Copy out all of the data below exactly, so that no word differs from the original.
+++
## config.mk

```make
export PLATFORM = sky130hd
export DESIGN_NAME = muldiv_unit
export DESIGN_NICKNAME = d
export VERILOG_FILES = /design/src/rtl/muldiv_unit_pkg.sv /design/src/rtl/muldiv_unit_cla.sv /design/src/rtl/muldiv_unit.sv
export SDC_FILE = /design/constraint.sdc
export NUM_CORES = 1
export LEC_CHECK = 0
export ABC_AREA = 1
export BUFFER_PORTS_ARGS = -buffer_cell sky130_fd_sc_hd__buf_2
export CAP_MARGIN = 30
export CORE_MARGIN = 5
export CORE_UTILIZATION = 26
export CTS_CLUSTER_SIZE = 20
export DETAILED_ROUTE_END_ITERATION = 8
export PLACE_DENSITY = 0.53
export SLEW_MARGIN = 10
export SYNTH_ARGS = -nofsm -noshare
export SYNTH_HDL_FRONTEND = slang
export SYNTH_SLANG_ARGS = --single-unit
```

## constraint.sdc

```tcl
create_clock -name clk -period 33.2 [get_ports clk]
set_input_delay 6.64 -clock clk [delete_from_list [all_inputs] [get_ports clk]]
set_output_delay 6.64 -clock clk [all_outputs]
set_load 0.01 [all_outputs]
```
+++
(RESULT):
## config.mk

```make
export PLATFORM = sky130hd
export DESIGN_NAME = muldiv_unit
export DESIGN_NICKNAME = d
export VERILOG_FILES = /design/src/rtl/muldiv_unit_pkg.sv /design/src/rtl/muldiv_unit_cla.sv /design/src/rtl/muldiv_unit.sv
export SDC_FILE = /design/constraint.sdc
export NUM_CORES = 1
export LEC_CHECK = 0
export ABC_AREA = 1
export BUFFER_PORTS_ARGS = -buffer_cell sky130_fd_sc_hd__buf_2
export CAP_MARGIN = 30
export CORE_MARGIN = 5
export CORE_UTILIZATION = 26
export CTS_CLUSTER_SIZE = 20
export DETAILED_ROUTE_END_ITERATION = 8
export PLACE_DENSITY = 0.53
export SLEW_MARGIN = 10
export SYNTH_ARGS = -nofsm -noshare
export SYNTH_HDL_FRONTEND = slang
export SYNTH_SLANG_ARGS = --single-unit
```

## constraint.sdc

```tcl
create_clock -name clk -period 33.2 [get_ports clk]
set_input_delay 6.64 -clock clk [delete_from_list [all_inputs] [get_ports clk]]
set_output_delay 6.64 -clock clk [all_outputs]
set_load 0.01 [all_outputs]
```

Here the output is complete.